Incansável Disney
Biografia mostra como o criador workaholic construiu seu império do entretenimento
por Bruce Handy
Walt Disney Pictures talvez seja a mais longeva marca de entretenimento já criada. Vejamos os pares do estúdio, todos forjados, como a Disney, nas décadas de 1910 ou 1920. O que significa, muitas décadas depois, ser um filme da Warner Bros, da MGM ou da Paramount? Quem ainda se importa que uma tenha sido o lar de Humphrey Bogart e Pernalonga, outra de Judy Garland e Gene Kelly, e a terceira, de Preston Sturges, Bob Hope e Bing Crosby? Como marcas, tais estúdios não têm significado para as audiências de hoje, sendo de interesse apenas para pessoas com nomes como Rupert Murdoch e Sumner Redstone.

A Disney, no entanto, ainda é a Disney. Quando minha mãe era uma garotinha, ela sabia o que conseguia com um filme da companhia. Eu também, quando garoto. E também meus filhos hoje (ainda que, com idades de oito e dez anos, estejam mais interessados em programas no Disney Channel). E o que conseguíamos/conseguimos? Entretenimento para toda a família, alegre, com tiradas inteligentes, felizes criaturas da floresta, partes assustadoras, algumas implicações psicológicas ou sociais ocasionalmente perturbadoras e, muitas vezes, - esta é a parte que minha mãe, sentimental, odiou por toda a vida - um animal morto. Apesar de a receita ter se tornado grosseira nas mãos dos mais recentes responsáveis pelo estúdio, a idéia básica permanece.

Mas você, como parte da vasta maioria dos cidadãos do mundo que em alguma altura da vida assistiram um longa ou um curta metragem, ou ainda um programa de TV da Disney, já sabe disso.
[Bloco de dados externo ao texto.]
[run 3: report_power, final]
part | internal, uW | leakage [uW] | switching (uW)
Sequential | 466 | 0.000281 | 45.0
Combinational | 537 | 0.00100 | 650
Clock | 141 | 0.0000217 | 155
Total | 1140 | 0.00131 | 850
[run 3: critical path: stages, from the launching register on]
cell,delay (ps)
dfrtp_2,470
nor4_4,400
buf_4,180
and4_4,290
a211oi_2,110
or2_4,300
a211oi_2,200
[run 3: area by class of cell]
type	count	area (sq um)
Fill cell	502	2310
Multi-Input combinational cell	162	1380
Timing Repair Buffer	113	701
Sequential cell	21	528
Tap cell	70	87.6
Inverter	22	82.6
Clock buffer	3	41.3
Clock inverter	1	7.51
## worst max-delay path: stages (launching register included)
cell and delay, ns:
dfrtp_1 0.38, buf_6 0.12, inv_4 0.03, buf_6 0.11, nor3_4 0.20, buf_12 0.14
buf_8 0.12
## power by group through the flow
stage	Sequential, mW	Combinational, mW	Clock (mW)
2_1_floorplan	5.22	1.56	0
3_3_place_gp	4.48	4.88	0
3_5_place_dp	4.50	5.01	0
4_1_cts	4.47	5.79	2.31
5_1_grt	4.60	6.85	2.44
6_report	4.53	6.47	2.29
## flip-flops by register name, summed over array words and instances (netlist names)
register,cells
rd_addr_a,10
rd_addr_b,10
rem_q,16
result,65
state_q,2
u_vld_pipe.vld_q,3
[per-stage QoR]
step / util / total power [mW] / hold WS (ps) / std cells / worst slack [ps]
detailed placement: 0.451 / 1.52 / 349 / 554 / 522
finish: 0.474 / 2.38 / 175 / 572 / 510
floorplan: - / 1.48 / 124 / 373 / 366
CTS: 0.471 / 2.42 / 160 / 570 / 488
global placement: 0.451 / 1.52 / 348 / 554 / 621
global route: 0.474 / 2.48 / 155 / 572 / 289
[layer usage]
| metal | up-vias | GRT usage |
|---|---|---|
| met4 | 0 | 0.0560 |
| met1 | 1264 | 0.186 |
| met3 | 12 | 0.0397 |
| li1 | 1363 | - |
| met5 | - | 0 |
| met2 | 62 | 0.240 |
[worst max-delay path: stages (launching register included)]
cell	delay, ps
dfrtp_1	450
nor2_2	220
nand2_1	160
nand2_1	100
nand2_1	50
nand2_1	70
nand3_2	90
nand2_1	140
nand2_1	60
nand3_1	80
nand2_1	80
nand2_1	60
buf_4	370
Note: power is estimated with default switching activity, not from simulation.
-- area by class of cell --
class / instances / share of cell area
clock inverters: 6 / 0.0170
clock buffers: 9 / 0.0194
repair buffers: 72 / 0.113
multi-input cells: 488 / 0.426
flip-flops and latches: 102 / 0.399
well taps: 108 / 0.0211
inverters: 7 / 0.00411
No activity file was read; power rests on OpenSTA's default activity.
É provável que um sujeito como você conheça menos o homem que construiu o estúdio e o batizou: Walt Elias Disney, tema da biografia de Neal Gabler, meticulosamente pesquisada, algumas vezes iluminadora, outras fatigante. Quarenta anos depois de sua morte, de câncer do pulmão, aos 65 anos - Disney era um fumante inveterado - o homem em si evanesceu-se. Os suficientemente velhos se lembram do bigode e da voz calorosa, mas áspera, de sua ponta como apresentador do programa "Wonderful world of color" (O maravilhoso mundo da cor). Caso contrário, ele é o George Washington da cultura popular: familiar, mas indistinto; onipresente, mas distante. Como Mickey Mouse, sua criação mais famosa, mas estranhamente sem personalidade, Disney se tornou um logotipo falante. Ele mesmo foi cúmplice disso, ao mesmo tempo incentivando e se indignando com esse fato. Gabler o cita, dizendo a um colega: "Não sou mais Walt Disney. Walt Disney é uma coisa. Cresceu e se tornou um conceito totalmente diferente que um só homem".

O trabalho do biógrafo, claro, é lidar tanto com o conceito como com o homem. E Gabler lida, ao longo de 633 páginas de texto e outras 218 de apêndices, fontes, bibliografia, agradecimentos e índice, mas Disney se mostra um osso duro de roer. Talvez porque ele e sua obra ocupem tanto espaço na imaginação infantil de cada americano vivo, Disney parece ter sido preservado em âmbar brando e arquetípico. Como Gabler escreve na introdução, "Havia sempre algo em Disney que não o qualificava como populista, mas como peculiarmente americano, e, apesar de uma biografia sua ter como subtítulo \\'o americano original\\', ele era menos original em muitos aspectos que fundamental". Isso era um eco afável e condescendente do que o primeiro biógrafo sério, o crítico Richard Schikel, escreveu sobre ele pouco depois da morte de Disney: "Para mim, Disney era um tipo. E parte da fascinação que exercia sobre mim se devia a que fosse um tipo que eu conhecia e com o qual conduzia uma relação de amor e
ódio desde que era criança - o tipo ambicioso do Meio Oeste". Gabler e Schickel têm razão, mas encaremos: escolha de tipos não arma o palco para biografias incisivas.